Installation

Installation of WhatsHap is easiest if you use Conda.

Installation with Conda

First, follow the Bioconda installation instructions.

Make sure you configured the bioconda and conda-forge channels as stated in those instructions. Even if you have previously set up those channels, you can repeat the conda config add --channels ... commands to ensure your configuration is correct.

Note

It is not sufficient to only add -c bioconda to the conda create or conda install commands as both the bioconda and the conda-forge channels are required and must be listed in the correct order. Refer to the Bioconda instructions for using command-line options instead of modifying the Conda configuration.

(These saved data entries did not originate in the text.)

--- config.mk ---
export PLATFORM = sky130hd
export DESIGN_NAME = rs_corrector
export DESIGN_NICKNAME = d
export VERILOG_FILES = /design/src/rtl/rs_pkg.sv /design/src/rtl/rs_frame_ram.sv /design/src/rtl/rs_corrector.sv
export SDC_FILE = /design/constraint.sdc
export NUM_CORES = 2
export LEC_CHECK = 0
export CELL_PAD_IN_SITES_DETAIL_PLACEMENT = 0
export CELL_PAD_IN_SITES_GLOBAL_PLACEMENT = 1
export CORE_MARGIN = 2
export CORE_UTILIZATION = 35
export CTS_BUF_LIST = sky130_fd_sc_hd__clkbuf_4 sky130_fd_sc_hd__clkbuf_8 sky130_fd_sc_hd__clkbuf_16
export CTS_CLUSTER_DIAMETER = 80
export CTS_CLUSTER_SIZE = 28
export DETAILED_ROUTE_END_ITERATION = 12
export PLACE_DENSITY = 0.63
export SETUP_SLACK_MARGIN = 0.05
export SLEW_MARGIN = 30
export SYNTH_ARGS = -nofsm -noshare
export SYNTH_HDL_FRONTEND = slang
export SYNTH_MEMORY_MAX_BITS = 65536
export SYNTH_SLANG_ARGS = --single-unit
--- constraint.sdc ---
create_clock -name clk -period 10.4 [get_ports clk]
set_clock_uncertainty 0.1 [all_clocks]
set_input_delay 2.08 -clock clk [delete_from_list [all_inputs] [get_ports clk]]
set_output_delay 2.08 -clock clk [all_outputs]
set_load 0.05 [all_outputs]
--- src/rtl/rs_pkg.sv ---
// rtl/rs_pkg.sv - shared types and constants for the RS(255,247) receive path
package rs_pkg;

    localparam int RS_N  = 255;
    localparam int RS_K  = 247;
    localparam int RS_T  = 4;
    localparam int SYM_W = 8;

    typedef struct packed {
        logic                        fail;
        logic [2:0]                  num;
        logic [RS_T-1:0][SYM_W-1:0]  el;
        logic [RS_T-1:0][SYM_W-1:0]  ev;
    } rs_result_t;

    typedef enum logic [1:0] {
        R_IDLE  = 2'd0,
        R_RUN   = 2'd1,
        R_DRAIN = 2'd2
    } rd_state_t;

endpackage

--- src/rtl/rs_frame_ram.sv ---
// rtl/rs_frame_ram.sv - simple dual-port frame RAM, registered read, bank = address MSB
module rs_frame_ram
    import rs_pkg::*;
#(
    parameter int ADDR_W = 9,
    parameter int DATA_W = SYM_W
) (
    input  logic              clk,
    input  logic              we,
    input  logic [ADDR_W-1:0] waddr,
    input  logic [DATA_W-1:0] wdata,
    input  logic              re,
    input  logic [ADDR_W-1:0] raddr,
    output logic [DATA_W-1:0] rdata
);

    logic [DATA_W-1:0] mem [2**ADDR_W];

    always_ff @(posedge clk) begin
        if (we) begin
            mem[waddr] <= wdata;
        end
        if (re) begin
            rdata <= mem[raddr];
        end
    end

endmodule

--- src/rtl/rs_corrector.sv ---
// rtl/rs_corrector.sv - ping-pong codeword buffer that applies rs_decoder corrections
module rs_corrector
    import rs_pkg::*;
#(
    parameter int N            = RS_N,
    parameter int K            = RS_K,
    parameter bit STRIP_PARITY = 1'b1
) (
    input  logic       clk,
    input  logic       rst,
    input  logic       din_val,
    input  logic       din_sop,
    input  logic       din_eop,
    input  logic [7:0] din,
    input  logic       dec_done,
    input  logic       dec_fail,
    input  logic [2:0] error_num,
    input  logic [7:0] el1,
    input  logic [7:0] el2,
    input  logic [7:0] el3,
    input  logic [7:0] el4,
    input  logic [7:0] ev1,
    input  logic [7:0] ev2,
    input  logic [7:0] ev3,
    input  logic [7:0] ev4,
    output logic       dout_val,
    output logic       dout_sop,
    output logic       dout_eop,
    output logic [7:0] dout,
    output logic       dout_uncorr,
    output logic       overflow
);

    localparam int         L        = STRIP_PARITY ? K : N;
    localparam logic [7:0] LAST_IDX = 8'(L - 1);
    localparam logic [8:0] N9       = 9'(N);

    // write side
    logic       wr_bank;
    logic       wr_active;
    logic       wr_drop;
    logic [8:0] wr_cnt;
    logic [1:0] bank_full;
    logic [1:0] free_vec;
    logic [1:0] full_eff;
    logic       sop_in;
    logic       drop_now;
    logic       frame_end;
    logic       frame_dropped;
    logic       mark_full;
    logic       ram_we;
    logic [8:0] ram_waddr;

    // read side
    rd_state_t  state;
    rd_state_t  state_n;
    logic       rd_bank;
    logic [7:0] rd_cnt;
    logic       ram_re;
    logic       res_pop;
    logic       bank_free;
    logic [7:0] ram_q;

    // result path
    logic [3:0] tag_q;
    logic [3:0] tag_q_n;
    logic [2:0] tag_cnt;
    logic [2:0] tag_cnt_n;
    logic       head_drop;
    logic       res_push_req;
    logic       res_push;
    logic       res_full;
    logic       res_wp;
    logic       res_rp;
    logic [1:0] res_cnt;
    rs_result_t res_in;
    rs_result_t res_mem [2];
    rs_result_t work;

    // correction pipeline
    logic       s1_val;
    logic       s1_sop;
    logic       s1_eop;
    logic [7:0] s1_idx;
    logic [7:0] corr_mask;
    logic [8:0] loc;

    assign free_vec  = bank_free ? (rd_bank ? 2'b10 : 2'b01) : 2'b00;
    assign full_eff  = bank_full & ~free_vec;
    assign sop_in    = din_val & din_sop;
    // the write bank always holds the older buffered frame, so it being full means both are
    assign drop_now  = sop_in & full_eff[wr_bank] & ~rst;
    assign overflow  = drop_now;
    assign ram_we    = din_val & (sop_in ? ~drop_now : (wr_active & ~wr_drop & (wr_cnt < N9)));
    assign ram_waddr = {wr_bank, sop_in ? 8'd0 : wr_cnt[7:0]};
    assign frame_end     = din_val & din_eop & (sop_in | wr_active);
    assign frame_dropped = sop_in ? drop_now : wr_drop;
    assign mark_full     = frame_end & ~frame_dropped;

    always_ff @(posedge clk) begin
        if (rst) begin
            wr_bank   <= 1'b0;
            wr_active <= 1'b0;
            wr_drop   <= 1'b0;
            wr_cnt    <= '0;
            bank_full <= '0;
        end else begin
            if (sop_in) begin
                wr_active <= 1'b1;
                wr_drop   <= drop_now;
                wr_cnt    <= 9'd1;
            end else if (ram_we) begin
                wr_cnt <= wr_cnt + 9'd1;
            end
            if (frame_end) begin
                wr_active <= 1'b0;
                if (!frame_dropped) begin
                    wr_bank <= ~wr_bank;
                end
            end
            bank_full <= full_eff | (mark_full ? (wr_bank ? 2'b10 : 2'b01) : 2'b00);
        end
    end

    rs_frame_ram #(
        .ADDR_W (9),
        .DATA_W (SYM_W)
    ) u_ram (
        .clk   (clk),
        .we    (ram_we),
        .waddr (ram_waddr),
        .wdata (din),
        .re    (ram_re),
        .raddr ({rd_bank, rd_cnt}),
        .rdata (ram_q)
    );

    // one tag per completed input frame, so results of dropped frames can be discarded in order
    assign head_drop    = (tag_cnt != 3'd0) & tag_q[0];
    assign res_push_req = dec_done & ~head_drop;
    assign res_full     = (res_cnt == 2'd2);
    assign res_push     = res_push_req & ~res_full;

    always_comb begin
        tag_q_n   = tag_q;
        tag_cnt_n = tag_cnt;
        if (dec_done && tag_cnt != 3'd0) begin
            tag_q_n   = tag_q >> 1;
            tag_cnt_n = tag_cnt - 3'd1;
        end
        if (frame_end && tag_cnt_n < 3'd4) begin
            tag_q_n[tag_cnt_n[1:0]] = frame_dropped;
            tag_cnt_n               = tag_cnt_n + 3'd1;
        end
    end

    always_ff @(posedge clk) begin
        if (rst) begin
            tag_q   <= '0;
            tag_cnt <= '0;
        end else begin
            tag_q   <= tag_q_n;
            tag_cnt <= tag_cnt_n;
        end
    end

    always_comb begin
        res_in.fail = dec_fail | (error_num > 3'd4);
        res_in.num  = error_num;
        res_in.el   = {el4, el3, el2, el1};
        res_in.ev   = {ev4, ev3, ev2, ev1};
    end

    always_ff @(posedge clk) begin
        if (rst) begin
            res_wp  <= 1'b0;
            res_rp  <= 1'b0;
            res_cnt <= '0;
            work    <= '0;
        end else begin
            if (res_push) begin
                res_mem[res_wp] <= res_in;
                res_wp          <= ~res_wp;
            end
            if (res_pop) begin
                work   <= res_mem[res_rp];
                res_rp <= ~res_rp;
            end
            res_cnt <= res_cnt + 2'(res_push) - 2'(res_pop);
        end
    end

    res_overrun_a: assert property (@(posedge clk) disable iff (rst) !(res_push_req && res_full));

    always_ff @(posedge clk) begin
        if (rst) begin
            state <= R_IDLE;
        end else begin
            state <= state_n;
        end
    end

    always_comb begin
        state_n = state;
        case (state)
            R_IDLE:  if (bank_full[rd_bank] && res_cnt != 2'd0) state_n = R_RUN;
            R_RUN:   if (rd_cnt == LAST_IDX) state_n = R_DRAIN;
            R_DRAIN: state_n = R_IDLE;
            default: state_n = R_IDLE;
        endcase
    end

    always_comb begin
        ram_re    = (state == R_RUN);
        res_pop   = (state == R_IDLE) && (state_n == R_RUN);
        bank_free = (state == R_DRAIN);
    end

    always_ff @(posedge clk) begin
        if (rst) begin
            rd_cnt  <= '0;
            rd_bank <= 1'b0;
        end else begin
            rd_cnt <= ram_re ? rd_cnt + 8'd1 : 8'd0;
            if (bank_free) begin
                rd_bank <= ~rd_bank;
            end
        end
    end

    always_ff @(posedge clk) begin
        if (rst) begin
            s1_val <= 1'b0;
            s1_sop <= 1'b0;
            s1_eop <= 1'b0;
            s1_idx <= '0;
        end else begin
            s1_val <= ram_re;
            s1_sop <= ram_re & (rd_cnt == 8'd0);
            s1_eop <= ram_re & (rd_cnt == LAST_IDX);
            s1_idx <= rd_cnt;
        end
    end

    // location el means x^el, i.e. stream index N-1-el; a borrow in loc marks it out of range
    always_comb begin
        corr_mask = '0;
        loc       = '0;
        for (int i = 0; i < RS_T; i++) begin
            loc = 9'(N - 1) - {1'b0, work.el[i]};
            if (!work.fail && i < int'(work.num) && !loc[8] && loc[7:0] == s1_idx) begin
                corr_mask = corr_mask ^ work.ev[i];
            end
        end
    end

    always_ff @(posedge clk) begin
        if (rst) begin
            dout_val    <= 1'b0;
            dout_sop    <= 1'b0;
            dout_eop    <= 1'b0;
            dout        <= '0;
            dout_uncorr <= 1'b0;
        end else begin
            dout_val    <= s1_val;
            dout_sop    <= s1_sop;
            dout_eop    <= s1_eop;
            dout        <= s1_val ? (ram_q ^ corr_mask) : 8'd0;
            dout_uncorr <= s1_val & work.fail;
        end
    end

endmodule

Then install WhatsHap into a new Conda environment (here named whatshap-env):

conda create -n whatshap-env whatshap

Then activate the environment. Whenever you start a new shell and want to use WhatsHap, you need to repeat this step:

conda activate whatshap-env

Finally, check whether you got the most recent WhatsHap version:

whatshap --version

The most recent version is listed at the top of the changelog.

Installation with pip

Before you can pip install, you need to install dependencies that pip cannot install for you. WhatsHap is implemented in C++ and Python. You need to have a C++ compiler, Python 3.7 or later and the corresponding Python header files. In Ubuntu, installing the packages build-essential and python3-dev will take care of all required dependencies.

WhatsHap can then be installed with pip:

pip3 install --user whatshap

This installs WhatsHap into $HOME/.local/bin. Then add $HOME/.local/bin to your $PATH and run the tool:

export PATH=$HOME/.local/bin:$PATH
whatshap --help

Alternatively, you can also install WhatsHap into a virtual environment if you are familiar with that.

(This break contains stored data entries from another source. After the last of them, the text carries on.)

$ cat src/rtl/lcd_bus_rx.sv
// Receive-side snoop of an HD44780-style LCD bus: decodes en strobes into a shadow DDRAM
// plus display/entry state. Optional frame counter output when LCD_BUS_RX_FRAME_CNT_EN is defined.
module lcd_bus_rx #(
  parameter int unsigned SYNC_STAGES = 2,
  parameter bit          RW_CHECK    = 1'b0,
  parameter logic [7:0]  FILL_CHAR   = 8'h20
) (
  input  logic       clk,
  input  logic       rst,
  input  logic       lcd_en,
  input  logic       lcd_rs,
  input  logic       lcd_wr,
  input  logic [7:0] lcd_data,
  input  logic [6:0] rd_addr,
  output logic [7:0] rd_data,
  output logic [6:0] cur_addr,
  output logic       disp_on,
  output logic       cursor_on,
  output logic       blink_on,
  output logic       busy,
  output logic       cmd_valid,
  output logic       cmd_rs,
  output logic [7:0] cmd_byte,
`ifdef LCD_BUS_RX_FRAME_CNT_EN
  output logic [7:0] frame_cnt,
`endif
  output logic       ovf
);

  typedef enum logic {S_IDLE, S_CLEAR} state_t;

  typedef struct packed {
    logic       en;
    logic       rs;
    logic       wr;
    logic [7:0] data;
  } bus_t;

  typedef struct packed {
    logic       rs;
    logic [7:0] dat;
  } strobe_t;

  bus_t    sync_q [SYNC_STAGES];
  bus_t    edge_q;
  logic    strobe, accept;
  strobe_t cap;

  // NOTE: sequential state uses non-blocking assignments so every flop samples pre-edge values.
  always_ff @(posedge clk or posedge rst) begin
    if (rst) begin
      for (int i = 0; i < SYNC_STAGES; i++) sync_q[i] <= '0;
      edge_q <= '0;
    end else begin
      sync_q[0] <= {lcd_en, lcd_rs, lcd_wr, lcd_data};
      for (int i = 1; i < SYNC_STAGES; i++) sync_q[i] <= sync_q[i-1];
      edge_q <= sync_q[SYNC_STAGES-1];
    end
  end

  // rs/data/wr come from the last cycle in which synced en was still high.
  assign strobe = edge_q.en & ~sync_q[SYNC_STAGES-1].en;
  assign accept = strobe & (~RW_CHECK | ~edge_q.wr);
  assign cap    = '{rs: edge_q.rs, dat: edge_q.data};

  state_t     state_q, state_n;
  logic [6:0] fill_q, fill_n;
  logic [6:0] cur_n;
  logic       disp_n, cursor_n, blink_n;
  logic       inc_q, inc_n;
  logic       pend_valid_q, pend_valid_n;
  strobe_t    pend_q, pend_n;
  logic       ovf_n;
  logic       cmd_valid_n, cmd_rs_n;
  logic [7:0] cmd_byte_n;
  logic       mem_we;
  logic [6:0] mem_waddr;
  logic [7:0] mem_wdata;
  logic       exec_en;
  strobe_t    exec;
`ifdef LCD_BUS_RX_FRAME_CNT_EN
  logic       frame_inc;
`endif

  assign busy = (state_q == S_CLEAR);

  // NOTE: every always_comb output gets a default first so no path infers a latch.
  always_comb begin
    state_n      = state_q;
    fill_n       = fill_q;
    cur_n        = cur_addr;
    disp_n       = disp_on;
    cursor_n     = cursor_on;
    blink_n      = blink_on;
    inc_n        = inc_q;
    pend_valid_n = pend_valid_q;
    pend_n       = pend_q;
    ovf_n        = ovf;
    cmd_valid_n  = 1'b0;
    cmd_rs_n     = cmd_rs;
    cmd_byte_n   = cmd_byte;
    mem_we       = 1'b0;
    mem_waddr    = cur_addr;
    mem_wdata    = cap.dat;
    exec_en      = 1'b0;
    exec         = cap;
`ifdef LCD_BUS_RX_FRAME_CNT_EN
    frame_inc    = 1'b0;
`endif

    if (state_q == S_CLEAR) begin
      mem_we    = 1'b1;
      mem_waddr = fill_q;
      mem_wdata = FILL_CHAR;
      fill_n    = fill_q + 7'd1;
      if (fill_q == 7'h7F) begin
        state_n = S_IDLE;
        cur_n   = '0;
        inc_n   = 1'b1;
      end
      if (accept) begin
        if (pend_valid_q) begin
          ovf_n = 1'b1;
        end else begin
          pend_valid_n = 1'b1;
          pend_n       = cap;
        end
      end
    end else begin
      // A parked strobe runs first; a strobe arriving in that same cycle takes its slot.
      exec_en = pend_valid_q | accept;
      exec    = pend_valid_q ? pend_q : cap;
      if (pend_valid_q) begin
        pend_valid_n = accept;
        if (accept) pend_n = cap;
      end
      if (exec_en) begin
        cmd_valid_n = 1'b1;
        cmd_rs_n    = exec.rs;
        cmd_byte_n  = exec.dat;
        if (exec.rs) begin
          mem_we    = 1'b1;
          mem_waddr = cur_addr;
          mem_wdata = exec.dat;
          cur_n     = inc_q ? cur_addr + 7'd1 : cur_addr - 7'd1;
        end else begin
          unique casez (exec.dat)
            8'b1???????: cur_n = exec.dat[6:0];
            8'b01??????,
            8'b001?????: ;
            8'b0001????: if (!exec.dat[3]) cur_n = exec.dat[2] ? cur_addr + 7'd1 : cur_addr - 7'd1;
            8'b00001???: begin
              disp_n   = exec.dat[2];
              cursor_n = exec.dat[1];
              blink_n  = exec.dat[0];
            end
            8'b000001??: inc_n = exec.dat[1];
            8'b0000001?: cur_n = '0;
            8'b00000001: begin
              state_n = S_CLEAR;
              fill_n  = '0;
`ifdef LCD_BUS_RX_FRAME_CNT_EN
              frame_inc = 1'b1;
`endif
            end
            default: ;
          endcase
        end
      end
    end
  end

  always_ff @(posedge clk or posedge rst) begin
    if (rst) begin
      state_q      <= S_CLEAR;
      fill_q       <= '0;
      cur_addr     <= '0;
      disp_on      <= 1'b0;
      cursor_on    <= 1'b0;
      blink_on     <= 1'b0;
      inc_q        <= 1'b1;
      pend_valid_q <= 1'b0;
      pend_q       <= '0;
      ovf          <= 1'b0;
      cmd_valid    <= 1'b0;
      cmd_rs       <= 1'b0;
      cmd_byte     <= '0;
    end else begin
      state_q      <= state_n;
      fill_q       <= fill_n;
      cur_addr     <= cur_n;
      disp_on      <= disp_n;
      cursor_on    <= cursor_n;
      blink_on     <= blink_n;
      inc_q        <= inc_n;
      pend_valid_q <= pend_valid_n;
      pend_q       <= pend_n;
      ovf          <= ovf_n;
      cmd_valid    <= cmd_valid_n;
      cmd_rs       <= cmd_rs_n;
      cmd_byte     <= cmd_byte_n;
    end
  end

`ifdef LCD_BUS_RX_FRAME_CNT_EN
  always_ff @(posedge clk or posedge rst) begin
    if (rst) frame_cnt <= '0;
    else if (frame_inc) frame_cnt <= frame_cnt + 8'd1;
  end
`endif

  logic [7:0] mem [128];

  // NOTE: the DDRAM array has no reset so it maps to RAM; the CLEAR fill after reset initialises it.
  always_ff @(posedge clk) begin
    if (mem_we) mem[mem_waddr] <= mem_wdata;
  end

  always_ff @(posedge clk or posedge rst) begin
    if (rst) rd_data <= '0;
    else     rd_data <= mem[rd_addr];
  end

endmodule

$ cat config.mk
export PLATFORM = sky130hd
export DESIGN_NAME = lcd_bus_rx
export DESIGN_NICKNAME = d
export VERILOG_FILES = /design/src/rtl/lcd_bus_rx.sv
export SDC_FILE = /design/constraint.sdc
export NUM_CORES = 1
export LEC_CHECK = 0
export ABC_CLOCK_PERIOD_IN_PS = 6200
export BUFFER_PORTS_ARGS = -buffer_cell sky130_fd_sc_hd__buf_2
export CORE_MARGIN = 4
export CORE_UTILIZATION = 63
export DETAILED_ROUTE_END_ITERATION = 12
export GPL_TIMING_DRIVEN = 0
export PLACE_DENSITY_LB_ADDON = 0.08
export SLEW_MARGIN = 25
export SYNTH_ARGS = -nofsm -noshare
export SYNTH_HDL_FRONTEND = slang
export SYNTH_SLANG_ARGS = --single-unit
$ cat constraint.sdc
create_clock -name clk -period 6.2 [get_ports clk]
set_input_delay 1.86 -clock clk [delete_from_list [all_inputs] [get_ports clk]]
set_output_delay 1.86 -clock clk [all_outputs]
set_load 0.01 [all_outputs]
# Word level (Yosys, flattened, before mapping)
# Memories as Yosys holds them, arrays and structs flattened. A register that Yosys moved wholly into a read port is not among the register bits.
# Cells that the tools add are included.
word_totals:
  ramBits: 1024
  regBits: 70
  memories: 1
  elab_cells: 96
  output_inout_bits: 30
  input_bits: 20
op_classes:
  reduce_logical: 12
  add_sub_neg: 3
  bitwise_logic: 5
  eq_ne: 11
  mux: 41
mem_list:
  columns: ["name", "depth", "width", "rd", "rd_clocked_by_memory_dff", "write_ports", "line_no", "rtl"]
  rows:
  - ["mem", 128, 8, 1, 1, 1, "212", "logic [7:0] mem [128];"]
op_table:
  columns: ["cell", "count"]
  rows:
  - ["$mux W7", 12]
  - ["$mux W9", 5]
  - ["$mux W8", 3]
  - ["$pmux W7 S3", 1]
  - ["$mux W1", 20]
  - ["$add A7 B1 Y7 const B", 2]
  - ["$reduce_and A4 Y1", 3]
  - ["$reduce_and A3 Y1", 3]
  - ["$eq A8 B1 Y1 const B", 1]
  - ["$reduce_bool A2 Y1", 4]
  - ["$eq A7 B1 Y1 const B", 1]
  - ["$eq A7 B7 Y1 const B", 1]
  - ["$sub A7 B1 Y7 const B", 1]
  - ["$eq A6 B1 Y1 const B", 1]
  - ["$ne A2 B2 Y1 const B", 3]
  - ["$eq A5 B1 Y1 const B", 1]
  - ["$reduce_bool A5 Y1", 1]
  - ["$eq A4 B1 Y1 const B", 1]
  - ["$ne A4 B4 Y1 const B", 1]
  - ["$not A1 Y1", 3]
  - ["$ne A2 B1 Y1 const B", 1]
  - ["$reduce_and A2 Y1", 1]
  - ["$and A1 B1 Y1", 1]
  - ["$or A1 B1 Y1", 1]

# Logic depth before layout (Yosys ltp)
depth:
  word_depth: 7
  mapped_depth: 11
  depth_no_buf: 8

# Worst setup path before layout
# OpenSTA, ideal clock, no wires.
synth_path:
  kind: "reg-to-reg"
  from: "reg state_q (netlist: busy)"
  to: "mem mem[0][0], data pin"
  setup_slack_ns: 0.647
  period_less_slack_ns: 5.553
  stages_incl_launch_ff: 6
  setup_time_ns: 0.890
  required_ns: 5.310
  arrival_ns: 4.663
  n_path_buf: 4
  cell_sequence: "dfstp_2 > clkbuf_1 > clkbuf_1 > buf_1 > clkbuf_1 > a21oi_1"
synth_between:
  elab_chain_len: 1
synth_rtl:
  columns: ["item", "line_no", "rtl"]
  rows:
  - ["start, declared", "66", "state_t state_q, state_n;"]
  - ["start signal, assigned", "189", "state_q <= state_n;"]
  - ["$mux W8", "111", "if (state_q == S_CLEAR) begin"]
  - ["via mem_wdata[0]", "78", "logic [7:0] mem_wdata;"]
  - ["end, declared", "212", null]
# The timed path passes the listed nets, and every way through them passes these cells.

==> reports/qor.yml <==
status: "finished clean"
min_path_type: "flop to flop"
worstPathMaxFanout: 10
synth_seq_cells: 1102
drive_gt1_frac: 0.225
tightest_slew_ns: 1.19
yosys-top-cells-area: "edfxtp_1 (71%), mux4_2 (8.2%), dfrtp_1 (4.4%)"
synth_ff_type: "edfxtp_1"
fin_nets: 2572
grt_max_degree: 53
cts.sinks: 1102
worst-r2r-setup-slack_ns: 1.79
start_kind: "primary input"
clock_path_buffers: 3
antenna_found_initial: 3
report.final.slew_viol_count: 0
yosysTopAreaCell: "edfxtp_1"
drt_first_pass_iters: 6
ios: 50
gp_congestion: 0.902
die-area_um2: 72700
end_kind: "flop"
grt_pass1_wl_um: 159000
arrival_ns: 5.59
io_buffers: 47
ys_seq_area_frac: 0.758
hpwlAfterDp_um: 75300
die_y_um: 270
synth.avg_cell_area_um2: 18.4
relSlewSlack: 0.200
clkTransAtPathRegs_ns: 0.06
cts_buffers: 105
worstSkewPairLatency_ns: 0.66
yosys_warnings: 0
cts_resized: 0
chipWidth_um: 270
fill_cells: 4083
critPathSlowestCell: "nor4_1"
synthCells: 2349
p_seq_frac: 0.531
hold_violations: 0
synthArstFlopShare: 0.0708
layout_common_cells: "edfxtp_1 (1024), nor2_1 (200), mux4_2 (158)"
maxCapViolations: 0
grtUsageTotal: 0.302
initial_core_util: 0.639
core-area_um2: 67500
gr-usage-met1: 0.432
htreeDepth: 3
drt_iter0_drc: 3164
skew_ns: 0.0200
swShare: 0.223
cts_root_buf: "clkbuf_16"
power_density_nw_per_um2: 317
hold_buffers: 0
setup_tns_ns: 0
p_sw_uw: 3460
path_class: "primary input to flop"
p_leak_uw: 0.0159
crit_start: "rd_addr[2]"
grt_pass1_vias: 23500
gr-usage-met2: 0.466
combPwrFrac: 0.070
final_common_cell: "edfxtp_1"
met3_usage: 0.0733
setup_viol: 0
grt_busiest_layer: "met2"
synth_edf_count: 1024
place_ws_ns: 0.594
avgViaCountPerCell: 6.76
grt_remaining_overflow: 0
rows: 95
crit-reg2reg-launch: "busy"
ant_nets: 0
synth_cell_type_count: 64
wl_per_cell_um: 31.1
routed_wl_um: 109000
p_total_uw: 15500
layout_setup_ws_ns: 1.10
rsz0062_at_grt: "no"
yosys.area.top_type_share: 0.713
syn_area_um2: 43100
internal_power_uw: 12100
syn_to_final_growth_pct: 13.6
period_share: 0.823
r2r_cells: 7
synth_nets: 2372
crit_chain: "buf_2 -> buf_4 -> buf_2 -> buf_2 -> buf_2 -> a211oi_1 -> nor4_1 -> nand3_1 -> o311ai_1"
timing.rr.end: "mem[127][0]"
cp.required_ns: 6.69
cts_tree: "done"
finalCriticalPeriod_ns: 5.10
worstSetupEndpoint: "rd_data[7]"
worst_path_most_repeated_cell: "buf_2"
fmax_ghz: 0.196
drc: 0
clkPwrFrac: 0.399
post_cts_buffers: 0
max_stage_delay_ns: 0.97
vias: 23800
max-vdd-ir-drop_v: 0.000279
==> cell families after synthesis <==
logic type,share of synthesized area
DFF,0.758
and+or+nand+nor,0.0507
adders and majority gates,0.00110
muxes,0.128
AOI/OAI and AO/OA,0.0426
buffers and inverters,0.0170
xor gates and xnor gates,0.00244
==> per-stage QoR <==
| stage | instance area [µm²] | cells | hold slack [ns] | util |
|---|---|---|---|---|
| 3_3_place_gp | 44500 | 3269 | 0.332 | 0.659 |
| 6_report | 49000 | 3513 | 0.341 | 0.726 |
| 3_5_place_dp | 45600 | 3315 | 0.335 | 0.676 |
| 2_1_floorplan | 43100 | 2349 | 0.331 | - |
| 5_1_grt | 49000 | 3512 | 0.348 | 0.726 |
| 4_1_cts | 49000 | 3512 | 0.345 | 0.725 |
==> worst min-delay path by stage <==
stage                     startpoint   endpoint  slack (ns)  cells after the start
after floorplan            sync_q[0]     cap[0]        0.33                      0
after global placement     sync_q[7]     cap[7]        0.33                      0
after detailed placement   sync_q[5]     cap[5]        0.33                      0
after CTS                 sync_q[16]  sync_q[5]        0.34                      0
after global routing      sync_q[16]  sync_q[5]        0.35                      0
final                     sync_q[16]  sync_q[5]        0.34                      0
==> layer usage <==
| layer | wire length [µm] | up-vias |
|---|---|---|
| li1 | - | 9861 |
| met1 | 41800 | 12200 |
| met2 | 50800 | 1437 |
| met3 | 12000 | 258 |
| met4 | 4600 | 2 |
| met5 | 16 | - |
==> power groups by stage <==
stage                     combinational [µW]  sequential (µW)  clock, µW
after CTS                               1060             8250       6240
after floorplan                          585             8420          0
after detailed placement                1060             8400          0
after global placement                   966             8450          0
final                                   1080             8250       6210
after global routing                    1140             8250       6600
==> critical path: cells and delay by family <==
family	cells	cell delay [ns]
compound gates	2	0.78
buf+inv	5	1.75
simple gates	2	1.15
==> state kept, by name, summed over array words and instances (netlist names) <==
register      count
blink_on          1
ovf               1
fill_q            7
mem            1024
pend_q            9
rd_data           8
cur_addr          7
cap               9
inc_q             1
cursor_on         1
cmd_rs            1
pend_valid_q      1
cmd_valid         1
cmd_byte          8
busy              1
disp_on           1
edge_q            1
sync_q           20
==> cells in the mapped netlist, types with 11 or more instances <==
cell type / number
edfxtp_1: 1024
nor2_1: 200
mux4_2: 158
o22ai_1: 97
mux2_2: 91
nand2_1: 90
mux2i_1: 89
dfrtp_1: 76
clkbuf_1: 52
o21ai_0: 47
a22oi_1: 40
nand3_1: 38
nor2b_1: 38
buf_2: 35
a211oi_1: 34
nor3_1: 33
buf_4: 31
a21oi_1: 21
or3_1: 19
inv_1: 11
or4_1: 11
==> area by class of cell <==
class | instances | area, µm² | share of cell area
Inverter | 11 | 43.8 | 0.000894
Clock inverter | 72 | 611 | 0.0125
Sequential cell | 1102 | 32700 | 0.667
Multi-Input combinational cell | 1106 | 9810 | 0.200
Clock buffer | 125 | 2720 | 0.0556
Tap cell | 873 | 1090 | 0.0223
Timing Repair Buffer | 93 | 1310 | 0.0267
Antenna cell | 1 | 2.50 | 0.0000511
Buffer | 130 | 702 | 0.0143
Note: power is estimated with default switching activity, not from simulation.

Installing an unreleased development version

If you want to use the most recent development version of WhatsHap, you can install it in the following way into a separate Conda environment. This way, other WhatsHap versions you may have installed in other locations remain unaffected. Make sure you have installed Conda. Then run:

conda create -n whatshap-tmp python pip gxx
conda activate whatshap-tmp
pip install git+https://github.com/whatshap/whatshap

Then check whether you are using the development:

whatshap --version

You should see a version number like 0.18.dev119+g5ba23de, which means that this is going to become version 0.18, with 119 commits ahead of the previous version (0.17).

To get rid of the development installation, just run conda env remove -n whatshap-tmp.